[Stored data]
*** Begin section ***

From an optimization exercise on the open Yosys and OpenROAD flow, aimed at small area; shortcuts taken in it are not production practice. The RTL was checked by simulation tests, not by an equivalence proof against the original design.

Design seelevel, start of the top module:
module seelevel (
    input  wire        clk,
    input  wire        rst,
    input  wire        rx,
    output wire        tx,
    output wire        irq,
    input  wire        bus_en,
    input  wire        bus_we,
    input  wire [11:0] bus_addr,
    input  wire [31:0] bus_wdata,
    output wire [31:0] bus_rdata
);
    localparam [2:0] PH_IDLE     = 3'd0;
    localparam [2:0] PH_SEL_OFF  = 3'd1;
    localparam [2:0] PH_SEL_ON   = 3'd2;
    localparam [2:0] PH_CAP_HIGH = 3'd3;
    localparam [2:0] PH_CAP_LOW  = 3'd4;
    localparam [2:0] PH_EVAL     = 3'd5;
    localparam [1:0] C_DEC = 2'd0;    
    localparam [1:0] C_VAL = 2'd1;    
    localparam [1:0] C_LVL = 2'd2;    
    localparam [1:0] C_SEL = 2'd3;    
    genvar g;
    integer i;
    reg         ctrl_to_en, ctrl_ie, ctrl_tx;
    reg         st_done, st_ign;
    reg  [2:0]  st_result;
    reg  [2:0]  phase;
    reg         sync1, sync2;
    reg  [31:0] us;
    reg  [31:0] el;                  
    reg  [15:0] timeout_us, sel_off_us, sel_on_us;
    reg         lv_neg;              
    reg  [14:0] lv_m;                
    reg  [15:0] lv_den;
    reg  [31:0] cnt_noresp, cnt_pre, cnt_cs;
    reg  [6:0]  dur_count;
    reg  [3:0]  frame_count, seg_count;
    reg  [7:0]  cal_valid;
    reg  [8*16-1:0]  cal_ref;
    reg  [12*8-1:0]  frame_n;            
    reg  [10*8-1:0]  seg_n_q;            
    wire [12*8-1:0]  frame_q = ~frame_n;
    wire [10*8-1:0]  seg_q   = ~seg_n_q;
    reg  [96*16-1:0] dur_q;
    reg  [7:0]  sel_rem;             
    reg  [1:0]  cop;                 
    reg         s_big;               
    reg  [2:0]  s_lo;                
    wire busy = (phase != PH_IDLE);
    wire rx_s = sync2;
    assign tx  = ctrl_tx;
    assign irq = st_done & ctrl_ie;
    wire [9:0] w  = bus_addr[11:2];
    wire       wr = bus_en & bus_we;
    wire lo_page  = (w[9:4] == 6'h00);
    wire is_cal   = (w[9:3] == 7'h02);
    wire is_frame = (w[9:4] == 6'h02) && (w[3:0] < 4'd12);
    wire is_seg   = (w[9:4] == 6'h03) && (w[3:0] < 4'd10);
    wire is_dur   = (w[9:6] == 4'b0001) || (w[9:5] == 5'b00100);
    wire [6:0] dur_idx = {w[7], w[5:0]};
  ...
Size: about 5800 cells after synthesis, roughly 83 I/O pins.
Settings: LEC_CHECK=0, CAP_MARGIN=30, CORE_MARGIN=2, CORE_UTILIZATION=68, PLACE_DENSITY=0.78, SLEW_MARGIN=30, SYNTH_HIERARCHICAL=1; clock period 50.0 ns.
standard.sh (not shown) runs the stock make flow with config.mk's settings and CLKGATE_MAP_FILE= SYNTH_SCRIPT=/design/flow/synth_recipe.tcl, a recipe that flattens the netlist after the stock synthesis.
==> flow/flow/run.sh <==
#!/bin/bash
# Own layout flow: the standard ORFS flow (standard.sh, unchanged
# synthesis, floorplan, placement, routing and finishing) with two changes:
#  - clock tree synthesis with fixed sink clusters (30 sinks, 80 um) and no
#    dummy loads;
#  - minimum-size buffers on the input and output ports.
# The make output goes to standard.log; ORFS keeps each tool's log under
# orfs/logs/.
set -euo pipefail
export CTS_ARGS="-sink_clustering_enable -repair_clock_nets -dont_use_dummy_load -sink_clustering_size 30 -sink_clustering_max_diameter 80"
export BUFFER_PORTS_ARGS="-buffer_cell sky130_fd_sc_hd__buf_1"
bash standard.sh > standard.log 2>&1
The starting point completed with no timing, DRC or antenna violations.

*** End section ***

### [Your assignment]
Please go through the data and copy each line containing the word "with".

### [Answer space]
standard.sh (not shown) runs the stock make flow with config.mk's settings and CLKGATE_MAP_FILE= SYNTH_SCRIPT=/design/flow/synth_recipe.tcl, a recipe that flattens the netlist after the stock synthesis.
# synthesis, floorplan, placement, routing and finishing) with two changes:
#  - clock tree synthesis with fixed sink clusters (30 sinks, 80 um) and no
The starting point completed with no timing, DRC or antenna violations.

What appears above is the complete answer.